Según Alessandro Michele, el nuevo perfume de Gucci es un medio para recordar un momento especial y revivir las emociones latentes en el subconsciente.

No es casualidad que la nueva fragancia de Gucci, Mémoire d’une Odeur, explore el poder de los recuerdos, los recupere del pasado y los haga vivir en el presente. Así nació la primera fragancia universal de la Maison, una esencia que no puede identificarse con un género ni con un tiempo.

Gucci Mémoire d’une Odeur es un perfume, sin género, que da lugar a una nueva familia olfativa: Mineral Aromatic. El acuerdo se basa en la combinación de ingredientes inesperados, entre los que destaca la nota peculiar de la manzanilla romana, en la que el diseñador de Gucci creó todo el perfume junto con la nariz de Alberto Morillas.

Todo viene de mi obsesión por los olores: mi memoria es sobre todo olfativa, para mí el olfato ya es memoria. Es la sensación de que, incluso con los ojos cerrados, te transporta a un preciso momento de espacio y tiempo. Cuando comenzamos a trabajar en Gucci Mémoire d’une Odeur, traté de imaginar el recuerdo de un perfume que no podía identificarse fácilmente; un olor híbrido, que se parecía lo más posible a un recuerdo. Cuenta Alessandro Michele.

La campaña tiene como director artístico a Christopher Simmonds, quien lo imaginó como un álbum de fotos, que retrata a todos los miembros de “una familia inusual”, formada por espíritus libres, reunidos en el castillo de Montecalvello. Para él la tarea de guiar al elenco de Gucci Mémoire d’une Odeur, fue una combinación ecléctica y universal de almas.
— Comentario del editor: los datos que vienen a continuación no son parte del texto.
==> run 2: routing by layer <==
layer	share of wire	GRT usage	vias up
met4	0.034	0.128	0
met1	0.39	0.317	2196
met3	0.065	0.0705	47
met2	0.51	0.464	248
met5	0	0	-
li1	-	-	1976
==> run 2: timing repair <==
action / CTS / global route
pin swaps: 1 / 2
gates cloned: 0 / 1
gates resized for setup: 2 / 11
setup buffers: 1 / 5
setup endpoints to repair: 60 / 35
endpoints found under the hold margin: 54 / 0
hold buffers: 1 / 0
`src/rtl/uart_frame_tx_sched_if.sv`:
```
// Requester and byte-transmitter signal bundle for the UART frame scheduler.
// master = requesters plus byte transmitter, slave = scheduler.
interface uart_frame_tx_sched_if #(
    parameter int NUM_REQ = 4
);
    logic [NUM_REQ-1:0]    req;
    logic [8*NUM_REQ-1:0]  req_addr;
    logic [32*NUM_REQ-1:0] req_buyprice;
    logic [32*NUM_REQ-1:0] req_sellprice;
    logic [32*NUM_REQ-1:0] req_buyvol;
    logic [32*NUM_REQ-1:0] req_sellvol;
    logic [NUM_REQ-1:0]    req_ack;
    logic                  uart_tx_dv;
    logic [7:0]            uart_tx_data;
    logic                  uart_tx_busy;
    logic                  uart_tx_done;
    logic                  frame_done;
    logic                  sched_busy;

    modport master (
        output req, req_addr, req_buyprice, req_sellprice, req_buyvol, req_sellvol,
        output uart_tx_busy, uart_tx_done,
        input  req_ack, uart_tx_dv, uart_tx_data, frame_done, sched_busy
    );

    modport slave (
        input  req, req_addr, req_buyprice, req_sellprice, req_buyvol, req_sellvol,
        input  uart_tx_busy, uart_tx_done,
        output req_ack, uart_tx_dv, uart_tx_data, frame_done, sched_busy
    );
endinterface

```
`src/rtl/uart_frame_tx_sched.sv`:
```
// Round-robin frame scheduler: latches one requester's fields, emits a 19-byte frame byte by byte.
// Grant/ack one cycle after req; each byte waits for transmitter idle (busy) and its done pulse.
module uart_frame_tx_sched #(
    parameter int         NUM_REQ    = 4,
    parameter logic [7:0] START_BYTE = 8'hF0,
    parameter logic [7:0] STOP_BYTE  = 8'h0F
) (
    input  logic                  clk,
    input  logic                  reset,
    uart_frame_tx_sched_if.slave  bus
);

    localparam int         LGW      = (NUM_REQ > 1) ? $clog2(NUM_REQ) : 1;
    localparam logic [4:0] LAST_IDX = 5'd18;

    typedef enum logic [1:0] {
        IDLE = 2'd0,
        SEND = 2'd1,
        WAIT = 2'd2
    } state_t;

    typedef struct packed {
        logic [7:0]  addr;
        logic [31:0] buyprice;
        logic [31:0] sellprice;
        logic [31:0] buyvol;
        logic [31:0] sellvol;
    } frame_t;

    state_t           state;
    logic [4:0]       byte_idx;
    logic [LGW-1:0]   last_grant;
    frame_t           frame;

    logic             grant_vld;
    logic [LGW-1:0]   grant_idx;
    frame_t           req_frame;
    logic [127:0]     payload;
    logic [3:0]       pidx;
    logic [7:0]       cur_byte;

    // Round-robin search starting one past the previous winner.
    always_comb begin
        grant_vld = 1'b0;
        grant_idx = '0;
        for (int k = 1; k <= NUM_REQ; k++) begin
            if (!grant_vld && bus.req[(int'(last_grant) + k) % NUM_REQ]) begin
                grant_vld = 1'b1;
                grant_idx = LGW'((int'(last_grant) + k) % NUM_REQ);
            end
        end
    end

    always_comb begin
        req_frame.addr      = bus.req_addr[{grant_idx, 3'b000} +: 8];
        req_frame.buyprice  = bus.req_buyprice[{grant_idx, 5'b00000} +: 32];
        req_frame.sellprice = bus.req_sellprice[{grant_idx, 5'b00000} +: 32];
        req_frame.buyvol    = bus.req_buyvol[{grant_idx, 5'b00000} +: 32];
        req_frame.sellvol   = bus.req_sellvol[{grant_idx, 5'b00000} +: 32];
    end

    // Payload bytes 2..17 walk the 128-bit word MSB first; 15-pidx == ~pidx.
    assign payload = {frame.buyprice, frame.sellprice, frame.buyvol, frame.sellvol};
    assign pidx    = 4'(byte_idx - 5'd2);

    always_comb begin
        if (byte_idx == 5'd0) begin
            cur_byte = START_BYTE;
        end else if (byte_idx == 5'd1) begin
            cur_byte = frame.addr;
        end else if (byte_idx == LAST_IDX) begin
            cur_byte = STOP_BYTE;
        end else begin
            cur_byte = payload[{~pidx, 3'b000} +: 8];
        end
    end

    always_ff @(posedge clk or posedge reset) begin
        if (reset) begin
            state            <= IDLE;
            byte_idx         <= '0;
            last_grant       <= LGW'(NUM_REQ - 1);
            frame            <= '0;
            bus.req_ack      <= '0;
            bus.uart_tx_dv   <= 1'b0;
            bus.uart_tx_data <= '0;
            bus.frame_done   <= 1'b0;
            bus.sched_busy   <= 1'b0;
        end else begin
            bus.req_ack    <= '0;
            bus.uart_tx_dv <= 1'b0;
            bus.frame_done <= 1'b0;
            unique case (state)
                IDLE: begin
                    if (grant_vld) begin
                        frame          <= req_frame;
                        bus.req_ack    <= {{(NUM_REQ-1){1'b0}}, 1'b1} << grant_idx;
                        last_grant     <= grant_idx;
                        byte_idx       <= '0;
                        state          <= SEND;
                        bus.sched_busy <= 1'b1;
                    end
                end
                SEND: begin
                    if (!bus.uart_tx_busy) begin
                        bus.uart_tx_dv   <= 1'b1;
                        bus.uart_tx_data <= cur_byte;
                        state            <= WAIT;
                    end
                end
                WAIT: begin
                    if (bus.uart_tx_done) begin
                        if (byte_idx == LAST_IDX) begin
                            bus.frame_done <= 1'b1;
                            bus.sched_busy <= 1'b0;
                            state          <= IDLE;
                        end else begin
                            byte_idx <= byte_idx + 5'd1;
                            state    <= SEND;
                        end
                    end
                end
                default: begin
                    state          <= IDLE;
                    bus.sched_busy <= 1'b0;
                end
            endcase
        end
    end

endmodule

```
`src/flat_wrapper.sv`:
```
// flat-port wrapper written by rule: the top's interface ports become plain ports
module uart_frame_tx_sched_flat 
#(
    parameter int         NUM_REQ    = 4,
    parameter logic [7:0] START_BYTE = 8'hF0,
    parameter logic [7:0] STOP_BYTE  = 8'h0F
)
  (clk, reset, bus_req, bus_req_addr, bus_req_buyprice, bus_req_sellprice, bus_req_buyvol, bus_req_sellvol, bus_uart_tx_busy, bus_uart_tx_done, bus_req_ack, bus_uart_tx_dv, bus_uart_tx_data, bus_frame_done, bus_sched_busy);
  uart_frame_tx_sched_if #(.NUM_REQ(NUM_REQ)) bus_i ();
  input  logic clk;
  input  logic reset;
  input wire logic [$bits(bus_i.req)-1:0] bus_req;
  input wire logic [$bits(bus_i.req_addr)-1:0] bus_req_addr;
  input wire logic [$bits(bus_i.req_buyprice)-1:0] bus_req_buyprice;
  input wire logic [$bits(bus_i.req_sellprice)-1:0] bus_req_sellprice;
  input wire logic [$bits(bus_i.req_buyvol)-1:0] bus_req_buyvol;
  input wire logic [$bits(bus_i.req_sellvol)-1:0] bus_req_sellvol;
  input wire logic [$bits(bus_i.uart_tx_busy)-1:0] bus_uart_tx_busy;
  input wire logic [$bits(bus_i.uart_tx_done)-1:0] bus_uart_tx_done;
  output wire logic [$bits(bus_i.req_ack)-1:0] bus_req_ack;
  output wire logic [$bits(bus_i.uart_tx_dv)-1:0] bus_uart_tx_dv;
  output wire logic [$bits(bus_i.uart_tx_data)-1:0] bus_uart_tx_data;
  output wire logic [$bits(bus_i.frame_done)-1:0] bus_frame_done;
  output wire logic [$bits(bus_i.sched_busy)-1:0] bus_sched_busy;
  assign bus_i.req = bus_req;
  assign bus_i.req_addr = bus_req_addr;
  assign bus_i.req_buyprice = bus_req_buyprice;
  assign bus_i.req_sellprice = bus_req_sellprice;
  assign bus_i.req_buyvol = bus_req_buyvol;
  assign bus_i.req_sellvol = bus_req_sellvol;
  assign bus_i.uart_tx_busy = bus_uart_tx_busy;
  assign bus_i.uart_tx_done = bus_uart_tx_done;
  assign bus_req_ack = bus_i.req_ack;
  assign bus_uart_tx_dv = bus_i.uart_tx_dv;
  assign bus_uart_tx_data = bus_i.uart_tx_data;
  assign bus_frame_done = bus_i.frame_done;
  assign bus_sched_busy = bus_i.sched_busy;
  uart_frame_tx_sched #(.NUM_REQ(NUM_REQ), .START_BYTE(START_BYTE), .STOP_BYTE(STOP_BYTE)) u_core (.clk(clk), .reset(reset), .bus(bus_i));
endmodule
```
File: src/rtl/rv32_operand_bypass.sv
// Decode-to-execute operand stage for an RV32 pipeline.
//
// Takes the register-file read values for rs1/rs2 and replaces them with
// in-flight results from EX, MEM or WB when those stages target the same
// register. Detects a load in EX feeding the decode instruction (load-use),
// holds upstream via stall_out and inserts a bubble into execute. Operands and
// destination control are registered into the execute stage with one cycle of
// latency.
//
// Ports:
//   clk, reset             clock, synchronous active-high reset
//   stall_in, flush_in     downstream stall (hold everything), squash into EX
//   valid_in, rs*/rd*      decode-stage instruction and register-file values
//   ex_*, mem_*, wb_*      forwarding sources from later pipeline stages
//   stall_out              hold fetch/decode and the regfile read latch
//   valid_out, rs*_value_out, rd_out, rd_write_out
//                          registered execute-stage instruction
module rv32_operand_bypass #(
  parameter int unsigned XLEN = 32
) (
  input  logic            clk,
  input  logic            reset,
  input  logic            stall_in,
  input  logic            flush_in,
  input  logic            valid_in,
  input  logic [4:0]      rs1_in,
  input  logic [4:0]      rs2_in,
  input  logic            rs1_used_in,
  input  logic            rs2_used_in,
  input  logic [4:0]      rd_in,
  input  logic            rd_write_in,
  input  logic [XLEN-1:0] rs1_value_in,
  input  logic [XLEN-1:0] rs2_value_in,
  input  logic            ex_valid_in,
  input  logic [4:0]      ex_rd_in,
  input  logic            ex_rd_write_in,
  input  logic            ex_mem_read_in,
  input  logic [XLEN-1:0] ex_result_in,
  input  logic            mem_valid_in,
  input  logic [4:0]      mem_rd_in,
  input  logic            mem_rd_write_in,
  input  logic [XLEN-1:0] mem_result_in,
  input  logic [4:0]      wb_rd_in,
  input  logic            wb_rd_write_in,
  input  logic            wb_flush_in,
  input  logic [XLEN-1:0] wb_result_in,
  output logic            stall_out,
  output logic            valid_out,
  output logic [XLEN-1:0] rs1_value_out,
  output logic [XLEN-1:0] rs2_value_out,
  output logic [4:0]      rd_out,
  output logic            rd_write_out
);

  // Source qualifiers independent of the register index. A load in EX has no
  // data yet, so it is never a forwarding source; load-use covers that case.
  logic ex_fwd_ok, mem_fwd_ok, wb_fwd_ok;
  assign ex_fwd_ok  = ex_valid_in & ex_rd_write_in & ~ex_mem_read_in;
  assign mem_fwd_ok = mem_valid_in & mem_rd_write_in;
  // The regfile commits WB on the same edge we sample, so its read value is
  // still stale and WB must be forwarded.
  assign wb_fwd_ok  = wb_rd_write_in & ~wb_flush_in;

  logic [XLEN-1:0] rs1_fwd, rs2_fwd;

  always_comb begin
    rs1_fwd = rs1_value_in;
    if (rs1_in != 5'd0) begin
      if (ex_fwd_ok && (ex_rd_in == rs1_in)) begin
        rs1_fwd = ex_result_in;
      end else if (mem_fwd_ok && (mem_rd_in == rs1_in)) begin
        rs1_fwd = mem_result_in;
      end else if (wb_fwd_ok && (wb_rd_in == rs1_in)) begin
        rs1_fwd = wb_result_in;
      end
    end
  end

  always_comb begin
    rs2_fwd = rs2_value_in;
    if (rs2_in != 5'd0) begin
      if (ex_fwd_ok && (ex_rd_in == rs2_in)) begin
        rs2_fwd = ex_result_in;
      end else if (mem_fwd_ok && (mem_rd_in == rs2_in)) begin
        rs2_fwd = mem_result_in;
      end else if (wb_fwd_ok && (wb_rd_in == rs2_in)) begin
        rs2_fwd = wb_result_in;
      end
    end
  end

  logic ex_load_pending;
  logic load_use;
  assign ex_load_pending = ex_valid_in & ex_mem_read_in & ex_rd_write_in & (ex_rd_in != 5'd0);
  assign load_use = valid_in & ex_load_pending &
                    ((rs1_used_in & (rs1_in == ex_rd_in)) |
                     (rs2_used_in & (rs2_in == ex_rd_in)));

  assign stall_out = stall_in | load_use;

  logic            valid_q, valid_d;
  logic            rd_write_q, rd_write_d;
  logic [4:0]      rd_q, rd_d;
  logic [XLEN-1:0] rs1_q, rs1_d;
  logic [XLEN-1:0] rs2_q, rs2_d;

  always_comb begin
    valid_d    = valid_q;
    rd_write_d = rd_write_q;
    rd_d       = rd_q;
    rs1_d      = rs1_q;
    rs2_d      = rs2_q;
    if (stall_in) begin
      // Hold everything; stall outranks flush and the hazard bubble.
    end else if (flush_in || load_use) begin
      valid_d    = 1'b0;
      rd_write_d = 1'b0;
    end else begin
      valid_d    = valid_in;
      rd_write_d = rd_write_in & valid_in;
      rd_d       = rd_in;
      rs1_d      = rs1_fwd;
      rs2_d      = rs2_fwd;
    end
  end

  always_ff @(posedge clk) begin
    if (reset) begin
      valid_q    <= 1'b0;
      rd_write_q <= 1'b0;
      rd_q       <= 5'd0;
      rs1_q      <= '0;
      rs2_q      <= '0;
    end else begin
      valid_q    <= valid_d;
      rd_write_q <= rd_write_d;
      rd_q       <= rd_d;
      rs1_q      <= rs1_d;
      rs2_q      <= rs2_d;
    end
  end

  assign valid_out     = valid_q;
  assign rd_write_out  = rd_write_q;
  assign rd_out        = rd_q;
  assign rs1_value_out = rs1_q;
  assign rs2_value_out = rs2_q;

endmodule

File: config.mk
export PLATFORM = sky130hd
export DESIGN_NAME = rv32_operand_bypass
export DESIGN_NICKNAME = d
export VERILOG_FILES = /design/src/rtl/rv32_operand_bypass.sv
export SDC_FILE = /design/constraint.sdc
export NUM_CORES = 1
export LEC_CHECK = 0
export CORE_ASPECT_RATIO = 1.25
export CORE_MARGIN = 2
export CORE_UTILIZATION = 40
export DETAILED_ROUTE_END_ITERATION = 8
export PLACE_DENSITY = 0.89
export SYNTH_ARGS = -nofsm -noshare
export SYNTH_HDL_FRONTEND = slang
export SYNTH_SLANG_ARGS = --single-unit
File: constraint.sdc
create_clock -name clk -period 4.2 [get_ports clk]
set_input_delay 0.63 -clock clk [delete_from_list [all_inputs] [get_ports clk]]
set_output_delay 0.63 -clock clk [all_outputs]
set_load 0.1 [all_outputs]
==> results of run 1 <==
-- Yosys cell counts, types with 12 or more instances --
master    count  area share
clkbuf_1     31       0.024
or3_1        64       0.081
nand2_1      12      0.0091
xor2_1       14       0.025
and2_1       32       0.040
nor2_1       71       0.054
buf_2        20       0.020
dfxtp_1      71        0.29
o32ai_1      59        0.10
xnor2_1      16       0.028
a221oi_1     64        0.11
o221ai_1     64        0.11
-- worst paths after layout --
check	startpoint	endpoint	slack [ns]
worst max-delay path	rs1_in[0]	rs1_value_out[30]$_SDFFE_PP0P_	0.95
worst min-delay path	rd_out[1]$_SDFFE_PP0P_	rd_out[1]$_SDFFE_PP0P_	0.46
worst max register to register	rs1_value_out[30]$_SDFFE_PP0P_	rs1_value_out[30]$_SDFFE_PP0P_	3.34
worst min register to register	rd_out[1]$_SDFFE_PP0P_	rd_out[1]$_SDFFE_PP0P_	0.46
-- power by group through the flow --
stage | registers (uW) | clock network [uW] | logic (uW)
2_1_floorplan | 1190 | 0 | 240
3_3_place_gp | 780 | 0 | 1030
3_5_place_dp | 781 | 0 | 1050
4_1_cts | 767 | 695 | 1050
5_1_grt | 772 | 724 | 1100
6_report | 769 | 692 | 1060
-- cell families after synthesis --
| logic type | Yosys count |
|---|---|
| AND/OR/NAND/NOR | 208 |
| AO/OA/AOI/OAI | 204 |
| flip-flops | 71 |
| buffers and inverters | 69 |
| XOR/XNOR | 30 |
-- routing by layer --
layer / up-vias / wire length, um / GRT usage
li1: 2853 / - / -
met1: 3103 / 8230 / 0.404
met2: 592 / 11300 / 0.545
met3: 139 / 2640 / 0.0731
met4: 0 / 1260 / 0.178
met5: - / 0 / 0
-- worst max-delay path: stages --
cell and delay (ns):
clkdlybuf4s50_1 0.63, xnor2_1 0.17, nand4_1 0.17, nor3_2 0.99, buf_4 0.42, a221oi_1 0.11
o32ai_1 0.31
-- cell type report --
type                    count  area (sq um)  share of cell area
diodes                      1          2.50            0.000314
clock buffers              11           233              0.0292
clock inverters             4          23.8             0.00298
inverters                   1          3.75            0.000471
multi-input cells         442          3200               0.402
flip-flops and latches     71          1420               0.178
well taps                 164           205              0.0257
repair buffers            291          2880               0.361
-- sequential cells by signal, indices dropped and copies added, names as in the netlist --
register	count
rd_write_out	1
rd_out	5
valid_out	1
rs2_value_out	32
rs1_value_out	32
-- metrics by stage --
stage	setup WS (ns)	cell area [sq um]	util	hold slack, ns	power, uW
6_report	0.955	7970	0.659	0.464	2520
5_1_grt	0.910	7970	0.659	0.484	2600
4_1_cts	1.07	7970	0.658	0.462	2510
3_5_place_dp	0.733	7710	0.637	0.454	1830
3_3_place_gp	0.822	7710	0.637	0.443	1810
2_1_floorplan	1.48	4940	-	0.763	1430
==> results by group, run 1 <==
Power
  – Logic gate share of total power: 0.421
  – Sequential power share: 0.305
  – Sw Pwr: slightly above 1000 uW
  – Max IR drop VDD: roughly 180 uV
  – Clock Power Share: 0.274
  – PwrDens: around 320 mW/mm^2
  – Sw Share: 0.403
  – Leak: approximately 0.0026 uW
  – P_int: roughly 1500 uW

Synthesis
  – Syn nets: a little under 800
  – Mapped Area: 0.00494 sq mm
  – Syn Area/Cell: 8.50 sq um
  – Unique masters post-synth: 37
  – Synth Flop Type: dfxtp_1
  – Register area share after synthesis: 0.287
  – Synth Area in Simple Gates: 0.225
  – #FFs+latches synth: a little over 70
  – Synth Warn #: 0
  – Synth Area in Compound Gates: 0.361
  – Post-synthesis cell count: approximately 580
  – Mux cell area share after synthesis: 0
  – Adder-cell area share of the yosys netlist: 0
  – Fraction of registers with async set/reset: 0
  – EDFF count, synth: 0
  – Largest family of logic cells by synthesized area: compound AO/OA/AOI/OAI gates
  – Synth Area in XOR/XNOR: 0.0531

Clock network
  – Htree depth: 3
  – Postcts setup bufs: 0
  – Root Buffer: clkbuf_16
  – CTS tree: yes
  – Clock-pin slew on the worst setup and hold paths: roughly 0.060 ns
  – Num CTS Buffers: 9
  – CTS Sinks: approximately 70
  – Clk_lat worst skew: 0.33 ns
  – Post-CTS sizing: 0
  – Clock buffer depth: 2
  – Hold-fix buffers, CTS: 0

Floorplanning
  – Floorplan core area: about 0.012 sq mm
  – Die span in x: between 100 and 150 um
  – Die Area: around 0.013 sq mm
  – Die Height: about 130 um
  – Initial core utilization: 0.408
  – # rows: 45
  – Ports: approximately 280

Critical path
  – CP Capture Type: register
  – Crit Path Class: input port to register
  – CP startpoint kind: input port
  – Worst Path Arrival: around 3.5 ns
  – Crit path max fanout: 19
  – R2r worst-path depth: 2
  – Worst Path Required: around 4.4 ns

Routing
  – DR iter-0 viols: between 600 and 700
  – Average wire per standard cell: 23.8 um
  – Number of remaining DRC errors: 0
  – Detailed-route via count: about 6,700
  – DRT antenna net count: 0
  – Vias per cell: between 6 and 7
  – WL final: roughly 23,000 um
  – First-pass DRT Iterations: 5

Final layout
  – Commonest cells after routing, fill and taps aside: clkdlybuf4s50_1 (274), dfxtp_1 (71), nor2_1 (69)
  – Non-Filler Instances: 985
  – Syn-to-layout area delta: 61.2%
  – Share of cells above drive strength 1: 0.0610
  – Most common cell after layout, fill and taps aside: clkdlybuf4s50_1
  – Filler instances: roughly 1,000
  – NumNets Final: slightly above 1,000

Worst hold path
  – Hold depth: 2
  – Min-Delay Path Class: register to register

STA
  – Min Tclk post-route: 3.25 ns
  – RSZ-0062 raised after global routing: false
  – Slew Limit Fails: 0
  – Relative slew slack: 0.178
  – # setup viols final: 0
  – Total Neg Setup Slack: 0 ns
  – Final period utilization: 0.773
  – Tightest Pin Transition: about 1.2 ns
  – Hold Fails Final Rpt: 0
  – Clock skew: 0 ns
  – Fmax: roughly 300 MHz

Global route
  – First-pass GRT wire length: between 30,000 and 40,000 um
  – Vias in the first global route: ~6,600
  – GRT Overall Usage: 0.334
  – Initial antenna violation count: 1
  – GRT Residual Overflow: 0
  – Largest net degree at the start of global routing: between 70 and 80

Job
  – Max-cap viol count: 0

Status
  – Status: complete, no violations

Placed design
  – Routability cong.: between 0.9 and 1
  – Dpl cells: 969
  – Detailed placement HPWL: 15,800 um
  – IO Port Bufs: between 200 and 300
(Power assumes the default switching activity.)
`src/rtl/piso_serializer.sv`:
```
// piso_serializer: parallel-in / serial-out shifter with a valid/ready load
// handshake. It emits one bit per clock with a valid qualifier and
// frame start/done markers. A new word can be accepted on the cycle that
// shows the last bit of the current word, so words stream with no gap.
module piso_serializer #(
    parameter int WIDTH     = 4,
    parameter bit MSB_FIRST = 1'b1
) (
    input  logic             clk,
    input  logic             reset,
    input  logic             load_valid,
    input  logic [WIDTH-1:0] parallel_in,
    output logic             load_ready,
    output logic             serial_out,
    output logic             serial_valid,
    output logic             frame_start,
    output logic             frame_done,
    output logic             busy
);

    // Bit counter width; WIDTH >= 2 guarantees at least one bit.
    localparam int CW = $clog2(WIDTH);
    localparam logic [CW-1:0] CNT_LAST = CW'(WIDTH - 1);
    localparam logic [CW-1:0] CNT_ONE  = CW'(1);

    typedef enum logic {
        IDLE  = 1'b0,
        SHIFT = 1'b1
    } state_t;

    state_t           state_reg, state_next;
    logic [WIDTH-1:0] shreg_reg, shreg_next;
    logic [CW-1:0]    cnt_reg, cnt_next;
    logic             serial_out_reg, serial_out_next;
    logic             serial_valid_reg, serial_valid_next;
    logic             frame_start_reg, frame_start_next;
    logic             frame_done_reg, frame_done_next;

    // shreg advanced by one position towards the transmit end, zero filled.
    logic [WIDTH-1:0] shreg_shifted;

    logic at_last;
    logic accept;

    // The bit that goes on the wire first for a given register content.
    function automatic logic head_bit(input logic [WIDTH-1:0] w);
        if (MSB_FIRST) begin
            return w[WIDTH-1];
        end else begin
            return w[0];
        end
    endfunction

    // Per-bit shift network: each position takes its neighbour on the
    // side away from the transmit end; the far end is filled with 0.
    generate
        for (genvar gi = 0; gi < WIDTH; gi++) begin : g_shift
            if (MSB_FIRST) begin : g_left
                if (gi == 0) begin : g_fill
                    assign shreg_shifted[gi] = 1'b0;
                end else begin : g_move
                    assign shreg_shifted[gi] = shreg_reg[gi-1];
                end
            end else begin : g_right
                if (gi == WIDTH - 1) begin : g_fill
                    assign shreg_shifted[gi] = 1'b0;
                end else begin : g_move
                    assign shreg_shifted[gi] = shreg_reg[gi+1];
                end
            end
        end
    endgenerate

    // Ready when idle or when the last bit of the current word is showing;
    // held low while reset is asserted so nothing can be taken then.
    assign at_last    = (state_reg == SHIFT) && (cnt_reg == CNT_LAST);
    assign load_ready = !reset && ((state_reg == IDLE) || at_last);
    assign accept     = load_valid && load_ready;

    assign serial_out   = serial_out_reg;
    assign serial_valid = serial_valid_reg;
    assign frame_start  = frame_start_reg;
    assign frame_done   = frame_done_reg;
    assign busy         = (state_reg == SHIFT);

    // State, data and output registers; reset clears everything at once.
    always_ff @(posedge clk or posedge reset) begin
        if (reset) begin
            state_reg        <= IDLE;
            shreg_reg        <= '0;
            cnt_reg          <= '0;
            serial_out_reg   <= 1'b0;
            serial_valid_reg <= 1'b0;
            frame_start_reg  <= 1'b0;
            frame_done_reg   <= 1'b0;
        end else begin
            state_reg        <= state_next;
            shreg_reg        <= shreg_next;
            cnt_reg          <= cnt_next;
            serial_out_reg   <= serial_out_next;
            serial_valid_reg <= serial_valid_next;
            frame_start_reg  <= frame_start_next;
            frame_done_reg   <= frame_done_next;
        end
    end

    // Next-state logic: outputs are computed one cycle ahead so that the
    // registered serial_out/markers line up with the bit index in cnt.
    always_comb begin
        state_next        = state_reg;
        shreg_next        = shreg_reg;
        cnt_next          = cnt_reg;
        serial_out_next   = 1'b0;
        serial_valid_next = 1'b0;
        frame_start_next  = 1'b0;
        frame_done_next   = 1'b0;

        if (accept) begin
            // Fresh word (from IDLE or chained on the last bit).
            state_next        = SHIFT;
            shreg_next        = parallel_in;
            cnt_next          = '0;
            serial_out_next   = head_bit(parallel_in);
            serial_valid_next = 1'b1;
            frame_start_next  = 1'b1;
        end else begin
            case (state_reg)
                SHIFT: begin
                    if (cnt_reg != CNT_LAST) begin
                        shreg_next        = shreg_shifted;
                        cnt_next          = cnt_reg + CNT_ONE;
                        serial_out_next   = head_bit(shreg_shifted);
                        serial_valid_next = 1'b1;
                        frame_done_next   = ((cnt_reg + CNT_ONE) == CNT_LAST);
                    end else begin
                        // Last bit shown and nothing queued: go quiet.
                        state_next = IDLE;
                        shreg_next = '0;
                        cnt_next   = '0;
                    end
                end
                default: begin
                    state_next = IDLE;
                end
            endcase
        end
    end

endmodule

```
“El elemento rector de toda la campaña es la idea de libertad, la idea de no-tiempo, no-lugar, de contexto no social. Imaginé un mundo como un fresco, que habla de una vida ‘mitológica’ en la que la familia es una comunidad privada, con su propio marco social en el que prevalece la libertad total de expresión, y los roles de las personas y las cosas no están definidos. Un recuerdo auténtico”, dice Alessandro Michele.